§ **TASK DETAILS**: Give the data again exactly, from its opening line through the line in which "Function was not" appears.

§ **PROVIDED RECORDS**:

******************************

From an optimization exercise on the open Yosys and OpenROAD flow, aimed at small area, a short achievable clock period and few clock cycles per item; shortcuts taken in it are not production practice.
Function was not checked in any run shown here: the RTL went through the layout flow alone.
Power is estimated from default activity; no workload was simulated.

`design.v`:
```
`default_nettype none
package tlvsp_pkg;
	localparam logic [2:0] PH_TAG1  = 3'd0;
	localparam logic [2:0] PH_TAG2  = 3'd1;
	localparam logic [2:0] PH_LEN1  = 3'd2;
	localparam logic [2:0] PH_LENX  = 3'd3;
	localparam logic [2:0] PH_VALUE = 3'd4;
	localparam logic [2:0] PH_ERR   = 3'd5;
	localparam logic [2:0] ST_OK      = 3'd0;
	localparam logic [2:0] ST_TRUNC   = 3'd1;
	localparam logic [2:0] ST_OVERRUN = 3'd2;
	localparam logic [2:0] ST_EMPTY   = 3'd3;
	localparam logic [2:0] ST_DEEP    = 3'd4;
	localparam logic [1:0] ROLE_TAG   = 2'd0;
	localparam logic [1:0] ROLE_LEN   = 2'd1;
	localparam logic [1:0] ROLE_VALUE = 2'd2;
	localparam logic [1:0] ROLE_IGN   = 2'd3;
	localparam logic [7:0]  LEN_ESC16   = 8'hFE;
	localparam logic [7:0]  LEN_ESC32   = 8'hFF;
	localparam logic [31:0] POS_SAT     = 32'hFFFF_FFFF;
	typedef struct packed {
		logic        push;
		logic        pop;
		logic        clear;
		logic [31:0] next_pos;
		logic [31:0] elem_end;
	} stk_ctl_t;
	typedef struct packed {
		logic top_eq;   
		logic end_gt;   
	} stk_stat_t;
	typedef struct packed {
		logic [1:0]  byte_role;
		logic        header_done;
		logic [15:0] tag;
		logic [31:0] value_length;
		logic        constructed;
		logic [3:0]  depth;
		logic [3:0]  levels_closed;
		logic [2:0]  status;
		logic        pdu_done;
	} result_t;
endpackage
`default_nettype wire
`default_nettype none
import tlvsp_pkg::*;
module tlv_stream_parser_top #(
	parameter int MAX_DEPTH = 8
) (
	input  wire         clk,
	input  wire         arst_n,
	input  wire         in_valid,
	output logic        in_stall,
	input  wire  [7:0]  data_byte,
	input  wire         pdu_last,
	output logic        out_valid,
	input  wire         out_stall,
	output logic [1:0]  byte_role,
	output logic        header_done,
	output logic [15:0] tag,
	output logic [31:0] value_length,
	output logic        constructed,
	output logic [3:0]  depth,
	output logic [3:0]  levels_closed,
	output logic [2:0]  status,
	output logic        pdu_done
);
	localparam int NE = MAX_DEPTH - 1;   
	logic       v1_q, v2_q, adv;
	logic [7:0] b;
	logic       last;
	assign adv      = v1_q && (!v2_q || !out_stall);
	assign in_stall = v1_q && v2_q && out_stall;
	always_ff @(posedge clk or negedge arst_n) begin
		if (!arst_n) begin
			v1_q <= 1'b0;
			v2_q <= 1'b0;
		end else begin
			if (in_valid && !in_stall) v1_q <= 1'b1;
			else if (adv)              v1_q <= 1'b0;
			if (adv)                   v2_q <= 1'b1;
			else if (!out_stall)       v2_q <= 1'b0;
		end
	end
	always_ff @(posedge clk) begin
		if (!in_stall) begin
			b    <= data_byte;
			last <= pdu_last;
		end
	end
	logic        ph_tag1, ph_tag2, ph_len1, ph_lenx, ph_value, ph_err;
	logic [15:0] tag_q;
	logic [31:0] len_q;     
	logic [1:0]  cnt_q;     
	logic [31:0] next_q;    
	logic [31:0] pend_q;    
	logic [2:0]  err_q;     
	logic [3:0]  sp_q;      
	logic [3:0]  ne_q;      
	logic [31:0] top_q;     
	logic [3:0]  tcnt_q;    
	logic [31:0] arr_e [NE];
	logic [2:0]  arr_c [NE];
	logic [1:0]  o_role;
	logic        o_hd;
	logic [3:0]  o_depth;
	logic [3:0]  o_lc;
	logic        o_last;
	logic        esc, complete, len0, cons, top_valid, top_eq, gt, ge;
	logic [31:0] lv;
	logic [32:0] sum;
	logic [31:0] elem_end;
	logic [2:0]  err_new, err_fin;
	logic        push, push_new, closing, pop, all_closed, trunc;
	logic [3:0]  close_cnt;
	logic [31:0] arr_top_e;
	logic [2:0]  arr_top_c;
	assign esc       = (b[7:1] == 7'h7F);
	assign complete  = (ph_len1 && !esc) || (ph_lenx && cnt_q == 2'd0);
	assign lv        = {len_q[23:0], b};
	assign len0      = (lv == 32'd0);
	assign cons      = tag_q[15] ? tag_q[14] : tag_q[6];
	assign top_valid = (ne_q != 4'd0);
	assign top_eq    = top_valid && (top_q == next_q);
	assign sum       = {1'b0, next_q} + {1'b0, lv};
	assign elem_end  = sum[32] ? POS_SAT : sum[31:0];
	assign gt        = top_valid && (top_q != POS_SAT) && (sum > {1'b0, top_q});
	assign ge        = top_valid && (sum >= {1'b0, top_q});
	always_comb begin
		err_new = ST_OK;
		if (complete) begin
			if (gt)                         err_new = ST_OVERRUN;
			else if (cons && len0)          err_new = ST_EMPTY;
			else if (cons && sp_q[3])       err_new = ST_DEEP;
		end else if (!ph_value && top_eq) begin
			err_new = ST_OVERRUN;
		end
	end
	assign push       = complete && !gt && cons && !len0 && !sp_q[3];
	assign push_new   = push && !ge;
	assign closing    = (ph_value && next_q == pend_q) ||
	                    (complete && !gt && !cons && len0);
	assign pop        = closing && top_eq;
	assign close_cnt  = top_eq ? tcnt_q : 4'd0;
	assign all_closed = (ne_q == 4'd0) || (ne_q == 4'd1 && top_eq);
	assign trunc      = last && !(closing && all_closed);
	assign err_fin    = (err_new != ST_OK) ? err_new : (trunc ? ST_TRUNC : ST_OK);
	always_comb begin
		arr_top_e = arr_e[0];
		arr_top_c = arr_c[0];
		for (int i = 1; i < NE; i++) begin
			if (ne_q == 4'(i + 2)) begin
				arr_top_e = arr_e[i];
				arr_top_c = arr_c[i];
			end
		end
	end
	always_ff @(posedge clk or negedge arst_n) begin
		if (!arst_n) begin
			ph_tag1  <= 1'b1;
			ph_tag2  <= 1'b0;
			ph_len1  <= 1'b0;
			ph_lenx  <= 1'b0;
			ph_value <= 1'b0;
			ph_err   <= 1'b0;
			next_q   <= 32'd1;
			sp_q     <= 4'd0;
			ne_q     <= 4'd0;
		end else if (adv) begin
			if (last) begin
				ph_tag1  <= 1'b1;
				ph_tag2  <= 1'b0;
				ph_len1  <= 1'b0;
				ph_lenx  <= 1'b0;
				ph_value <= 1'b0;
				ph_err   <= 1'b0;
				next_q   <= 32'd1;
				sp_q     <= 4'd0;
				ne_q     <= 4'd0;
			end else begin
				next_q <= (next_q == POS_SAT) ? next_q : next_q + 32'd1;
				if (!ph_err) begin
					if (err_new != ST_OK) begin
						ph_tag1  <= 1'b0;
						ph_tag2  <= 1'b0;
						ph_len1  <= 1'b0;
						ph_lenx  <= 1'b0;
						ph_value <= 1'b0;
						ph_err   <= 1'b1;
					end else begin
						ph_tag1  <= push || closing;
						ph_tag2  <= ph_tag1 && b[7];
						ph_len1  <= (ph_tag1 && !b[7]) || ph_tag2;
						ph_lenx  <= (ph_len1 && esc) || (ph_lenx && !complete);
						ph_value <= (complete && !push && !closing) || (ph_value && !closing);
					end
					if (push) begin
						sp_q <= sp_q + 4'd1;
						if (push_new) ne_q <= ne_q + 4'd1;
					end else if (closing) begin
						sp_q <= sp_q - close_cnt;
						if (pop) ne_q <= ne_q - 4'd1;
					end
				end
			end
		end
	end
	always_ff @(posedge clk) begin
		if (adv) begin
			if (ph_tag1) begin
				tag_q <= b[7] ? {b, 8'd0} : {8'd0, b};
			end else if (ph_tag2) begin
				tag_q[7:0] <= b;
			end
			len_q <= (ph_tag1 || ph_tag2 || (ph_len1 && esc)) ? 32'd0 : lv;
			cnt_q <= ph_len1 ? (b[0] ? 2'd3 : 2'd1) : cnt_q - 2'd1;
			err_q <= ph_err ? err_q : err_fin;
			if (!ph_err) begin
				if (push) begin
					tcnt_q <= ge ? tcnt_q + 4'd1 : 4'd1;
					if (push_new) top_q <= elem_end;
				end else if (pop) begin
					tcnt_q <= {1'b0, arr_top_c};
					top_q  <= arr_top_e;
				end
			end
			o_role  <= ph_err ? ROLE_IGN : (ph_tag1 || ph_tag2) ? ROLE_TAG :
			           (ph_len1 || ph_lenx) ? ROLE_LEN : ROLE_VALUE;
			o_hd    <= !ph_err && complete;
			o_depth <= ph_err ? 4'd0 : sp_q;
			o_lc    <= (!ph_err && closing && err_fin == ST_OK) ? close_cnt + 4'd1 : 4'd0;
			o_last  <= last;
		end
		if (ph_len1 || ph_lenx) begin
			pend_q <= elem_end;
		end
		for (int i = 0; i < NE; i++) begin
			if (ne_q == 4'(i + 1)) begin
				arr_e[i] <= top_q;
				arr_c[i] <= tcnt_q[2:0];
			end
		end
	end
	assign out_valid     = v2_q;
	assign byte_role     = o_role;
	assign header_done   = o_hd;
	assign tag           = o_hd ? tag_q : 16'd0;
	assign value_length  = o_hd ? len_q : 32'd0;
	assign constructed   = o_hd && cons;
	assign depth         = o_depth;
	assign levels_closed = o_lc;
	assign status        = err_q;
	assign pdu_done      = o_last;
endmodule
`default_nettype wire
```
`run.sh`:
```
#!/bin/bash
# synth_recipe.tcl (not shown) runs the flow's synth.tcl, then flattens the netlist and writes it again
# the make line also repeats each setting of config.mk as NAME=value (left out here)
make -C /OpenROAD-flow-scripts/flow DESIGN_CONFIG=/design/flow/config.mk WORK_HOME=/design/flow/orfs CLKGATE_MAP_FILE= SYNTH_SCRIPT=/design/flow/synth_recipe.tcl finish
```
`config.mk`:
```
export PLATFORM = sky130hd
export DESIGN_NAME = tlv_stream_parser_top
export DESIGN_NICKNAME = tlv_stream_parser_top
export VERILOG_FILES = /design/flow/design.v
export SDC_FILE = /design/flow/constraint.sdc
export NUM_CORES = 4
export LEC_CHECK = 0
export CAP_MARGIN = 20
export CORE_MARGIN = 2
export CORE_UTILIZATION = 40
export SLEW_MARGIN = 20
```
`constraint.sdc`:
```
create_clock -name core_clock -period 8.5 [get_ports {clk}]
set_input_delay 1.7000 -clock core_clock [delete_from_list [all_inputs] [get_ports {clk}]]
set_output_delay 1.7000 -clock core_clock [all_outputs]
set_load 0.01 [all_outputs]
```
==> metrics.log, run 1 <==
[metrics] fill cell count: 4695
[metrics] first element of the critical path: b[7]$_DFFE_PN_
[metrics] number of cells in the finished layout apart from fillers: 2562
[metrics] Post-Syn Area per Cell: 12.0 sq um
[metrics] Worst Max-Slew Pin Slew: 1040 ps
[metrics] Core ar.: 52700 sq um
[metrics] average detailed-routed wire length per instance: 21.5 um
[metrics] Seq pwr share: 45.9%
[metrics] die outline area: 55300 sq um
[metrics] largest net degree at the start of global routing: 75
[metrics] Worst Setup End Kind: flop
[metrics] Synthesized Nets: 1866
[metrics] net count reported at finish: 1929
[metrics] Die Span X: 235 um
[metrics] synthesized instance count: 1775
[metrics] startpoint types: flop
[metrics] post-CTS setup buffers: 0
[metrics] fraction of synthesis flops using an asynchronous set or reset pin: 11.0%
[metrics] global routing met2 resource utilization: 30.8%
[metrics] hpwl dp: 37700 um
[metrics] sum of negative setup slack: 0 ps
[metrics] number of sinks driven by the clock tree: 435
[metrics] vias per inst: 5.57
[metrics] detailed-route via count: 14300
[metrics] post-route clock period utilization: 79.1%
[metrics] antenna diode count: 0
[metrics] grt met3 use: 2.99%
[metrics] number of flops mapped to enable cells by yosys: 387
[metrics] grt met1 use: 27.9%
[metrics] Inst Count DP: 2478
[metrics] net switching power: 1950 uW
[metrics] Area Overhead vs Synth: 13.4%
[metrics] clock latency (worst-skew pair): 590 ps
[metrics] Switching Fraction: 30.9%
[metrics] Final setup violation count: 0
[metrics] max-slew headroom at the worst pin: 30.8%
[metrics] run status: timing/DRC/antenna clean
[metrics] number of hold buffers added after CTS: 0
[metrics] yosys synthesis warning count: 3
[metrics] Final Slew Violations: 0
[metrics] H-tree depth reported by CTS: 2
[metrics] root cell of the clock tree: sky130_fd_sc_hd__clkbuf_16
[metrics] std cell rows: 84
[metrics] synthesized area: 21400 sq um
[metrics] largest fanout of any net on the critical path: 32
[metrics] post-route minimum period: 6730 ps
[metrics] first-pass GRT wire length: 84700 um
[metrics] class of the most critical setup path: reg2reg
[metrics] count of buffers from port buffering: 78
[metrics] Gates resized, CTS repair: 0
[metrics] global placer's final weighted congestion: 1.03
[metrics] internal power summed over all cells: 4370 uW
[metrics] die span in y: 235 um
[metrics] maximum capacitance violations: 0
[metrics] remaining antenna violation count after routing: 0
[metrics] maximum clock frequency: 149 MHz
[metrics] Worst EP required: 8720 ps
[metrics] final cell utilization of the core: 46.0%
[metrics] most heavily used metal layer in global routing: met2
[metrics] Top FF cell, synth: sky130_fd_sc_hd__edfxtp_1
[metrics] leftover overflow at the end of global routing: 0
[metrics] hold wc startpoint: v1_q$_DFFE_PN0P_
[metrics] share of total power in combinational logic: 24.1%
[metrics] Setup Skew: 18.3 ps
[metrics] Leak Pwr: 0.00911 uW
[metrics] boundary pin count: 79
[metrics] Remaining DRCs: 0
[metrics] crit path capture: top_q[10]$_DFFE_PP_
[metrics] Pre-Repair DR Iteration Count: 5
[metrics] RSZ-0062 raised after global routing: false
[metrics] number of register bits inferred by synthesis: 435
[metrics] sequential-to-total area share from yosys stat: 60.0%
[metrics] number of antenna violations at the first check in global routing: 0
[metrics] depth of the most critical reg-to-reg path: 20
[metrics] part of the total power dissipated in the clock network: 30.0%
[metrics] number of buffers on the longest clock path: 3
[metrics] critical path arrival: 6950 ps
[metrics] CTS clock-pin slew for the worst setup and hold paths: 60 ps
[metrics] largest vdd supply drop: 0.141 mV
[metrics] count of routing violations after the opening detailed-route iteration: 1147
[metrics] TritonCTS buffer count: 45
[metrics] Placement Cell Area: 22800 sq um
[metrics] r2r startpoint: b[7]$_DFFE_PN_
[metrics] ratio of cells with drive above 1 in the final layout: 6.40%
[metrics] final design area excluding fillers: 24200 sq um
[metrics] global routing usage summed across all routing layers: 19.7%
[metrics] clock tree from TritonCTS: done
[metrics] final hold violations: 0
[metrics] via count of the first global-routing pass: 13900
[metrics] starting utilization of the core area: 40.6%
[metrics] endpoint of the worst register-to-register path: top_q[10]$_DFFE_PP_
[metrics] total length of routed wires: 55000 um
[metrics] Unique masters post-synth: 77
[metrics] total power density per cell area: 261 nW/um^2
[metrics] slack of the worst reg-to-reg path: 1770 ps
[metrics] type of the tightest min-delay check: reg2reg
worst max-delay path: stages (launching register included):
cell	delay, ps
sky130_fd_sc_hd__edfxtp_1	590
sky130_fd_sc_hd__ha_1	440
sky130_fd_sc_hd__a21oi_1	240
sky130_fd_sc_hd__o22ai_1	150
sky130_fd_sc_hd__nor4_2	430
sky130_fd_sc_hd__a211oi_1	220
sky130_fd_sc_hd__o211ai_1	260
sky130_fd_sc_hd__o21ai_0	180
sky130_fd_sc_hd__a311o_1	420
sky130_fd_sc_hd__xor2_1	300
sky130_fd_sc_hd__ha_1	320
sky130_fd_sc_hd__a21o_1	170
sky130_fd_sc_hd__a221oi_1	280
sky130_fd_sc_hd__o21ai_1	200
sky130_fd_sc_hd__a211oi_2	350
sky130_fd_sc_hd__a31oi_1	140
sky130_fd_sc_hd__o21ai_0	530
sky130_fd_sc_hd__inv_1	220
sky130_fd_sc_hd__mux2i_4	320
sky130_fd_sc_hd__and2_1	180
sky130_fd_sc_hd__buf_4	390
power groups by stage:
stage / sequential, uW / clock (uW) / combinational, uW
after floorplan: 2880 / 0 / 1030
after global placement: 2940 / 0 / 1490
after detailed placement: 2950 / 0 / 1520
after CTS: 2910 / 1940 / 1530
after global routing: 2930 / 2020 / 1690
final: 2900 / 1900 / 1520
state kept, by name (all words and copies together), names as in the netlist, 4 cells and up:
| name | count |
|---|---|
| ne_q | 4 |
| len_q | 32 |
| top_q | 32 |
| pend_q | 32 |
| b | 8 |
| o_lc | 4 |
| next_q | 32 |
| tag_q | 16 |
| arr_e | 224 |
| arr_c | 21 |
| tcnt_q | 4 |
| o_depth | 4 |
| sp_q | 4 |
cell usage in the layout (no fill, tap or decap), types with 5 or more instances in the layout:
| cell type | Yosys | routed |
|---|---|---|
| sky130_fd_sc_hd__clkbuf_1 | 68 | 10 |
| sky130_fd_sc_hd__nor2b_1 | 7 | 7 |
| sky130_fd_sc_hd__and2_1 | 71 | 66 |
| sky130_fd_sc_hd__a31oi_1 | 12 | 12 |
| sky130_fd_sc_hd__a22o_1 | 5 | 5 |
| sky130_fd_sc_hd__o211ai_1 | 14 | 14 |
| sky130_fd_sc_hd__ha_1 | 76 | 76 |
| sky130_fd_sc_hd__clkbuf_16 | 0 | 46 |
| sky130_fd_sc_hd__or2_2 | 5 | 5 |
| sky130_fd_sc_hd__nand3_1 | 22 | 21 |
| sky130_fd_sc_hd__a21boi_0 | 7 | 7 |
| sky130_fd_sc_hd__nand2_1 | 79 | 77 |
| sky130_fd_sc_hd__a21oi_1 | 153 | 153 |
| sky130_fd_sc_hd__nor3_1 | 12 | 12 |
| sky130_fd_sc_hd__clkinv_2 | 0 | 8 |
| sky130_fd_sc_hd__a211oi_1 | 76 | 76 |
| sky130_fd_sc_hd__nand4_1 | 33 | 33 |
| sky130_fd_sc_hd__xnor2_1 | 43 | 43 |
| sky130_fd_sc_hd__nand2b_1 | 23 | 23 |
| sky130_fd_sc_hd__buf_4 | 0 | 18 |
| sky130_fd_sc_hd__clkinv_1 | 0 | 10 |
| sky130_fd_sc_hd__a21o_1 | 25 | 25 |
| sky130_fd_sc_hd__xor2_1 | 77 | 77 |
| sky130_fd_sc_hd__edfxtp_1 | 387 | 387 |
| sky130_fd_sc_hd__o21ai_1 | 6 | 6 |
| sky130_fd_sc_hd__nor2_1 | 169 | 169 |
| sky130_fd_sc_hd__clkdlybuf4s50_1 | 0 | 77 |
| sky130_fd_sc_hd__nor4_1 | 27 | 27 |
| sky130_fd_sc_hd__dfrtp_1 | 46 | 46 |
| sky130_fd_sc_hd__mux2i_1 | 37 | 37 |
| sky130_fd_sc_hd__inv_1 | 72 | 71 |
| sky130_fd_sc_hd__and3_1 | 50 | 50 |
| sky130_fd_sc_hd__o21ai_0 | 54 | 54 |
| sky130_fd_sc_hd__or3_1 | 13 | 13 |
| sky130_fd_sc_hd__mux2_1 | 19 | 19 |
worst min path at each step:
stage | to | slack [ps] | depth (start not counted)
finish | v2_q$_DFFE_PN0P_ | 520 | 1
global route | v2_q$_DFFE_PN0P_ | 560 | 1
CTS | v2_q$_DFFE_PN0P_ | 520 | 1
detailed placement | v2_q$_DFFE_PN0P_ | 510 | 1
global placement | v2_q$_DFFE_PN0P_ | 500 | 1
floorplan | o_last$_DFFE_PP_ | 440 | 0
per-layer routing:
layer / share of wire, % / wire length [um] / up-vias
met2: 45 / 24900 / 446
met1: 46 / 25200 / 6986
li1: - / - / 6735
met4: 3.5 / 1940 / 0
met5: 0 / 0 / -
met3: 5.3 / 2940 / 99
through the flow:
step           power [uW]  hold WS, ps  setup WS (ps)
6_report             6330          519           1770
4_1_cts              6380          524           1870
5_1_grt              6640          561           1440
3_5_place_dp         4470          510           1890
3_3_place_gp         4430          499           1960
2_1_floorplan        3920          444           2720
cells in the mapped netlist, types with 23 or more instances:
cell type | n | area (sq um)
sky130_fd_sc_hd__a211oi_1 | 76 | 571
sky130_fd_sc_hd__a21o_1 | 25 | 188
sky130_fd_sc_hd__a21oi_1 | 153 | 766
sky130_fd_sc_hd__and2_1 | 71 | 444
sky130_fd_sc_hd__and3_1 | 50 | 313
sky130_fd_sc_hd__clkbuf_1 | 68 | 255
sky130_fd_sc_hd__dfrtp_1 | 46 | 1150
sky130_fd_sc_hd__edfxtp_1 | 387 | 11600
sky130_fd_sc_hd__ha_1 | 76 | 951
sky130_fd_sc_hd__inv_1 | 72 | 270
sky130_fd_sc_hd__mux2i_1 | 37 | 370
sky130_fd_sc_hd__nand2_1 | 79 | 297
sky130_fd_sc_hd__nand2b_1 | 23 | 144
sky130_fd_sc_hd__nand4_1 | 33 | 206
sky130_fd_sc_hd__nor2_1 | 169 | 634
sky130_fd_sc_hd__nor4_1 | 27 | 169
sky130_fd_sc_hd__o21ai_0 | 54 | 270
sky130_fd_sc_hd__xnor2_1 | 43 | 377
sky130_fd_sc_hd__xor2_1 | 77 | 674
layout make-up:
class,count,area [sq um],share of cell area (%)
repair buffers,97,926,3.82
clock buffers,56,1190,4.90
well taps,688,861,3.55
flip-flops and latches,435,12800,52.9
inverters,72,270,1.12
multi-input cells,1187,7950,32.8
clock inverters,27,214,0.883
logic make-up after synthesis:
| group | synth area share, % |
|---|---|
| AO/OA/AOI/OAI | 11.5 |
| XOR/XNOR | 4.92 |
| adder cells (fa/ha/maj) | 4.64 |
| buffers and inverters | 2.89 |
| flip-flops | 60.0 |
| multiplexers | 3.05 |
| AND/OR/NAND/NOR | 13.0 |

******************************

§ **ANSWER TO THE EXERCISE**:
From an optimization exercise on the open Yosys and OpenROAD flow, aimed at small area, a short achievable clock period and few clock cycles per item; shortcuts taken in it are not production practice.
Function was not checked in any run shown here: the RTL went through the layout flow alone.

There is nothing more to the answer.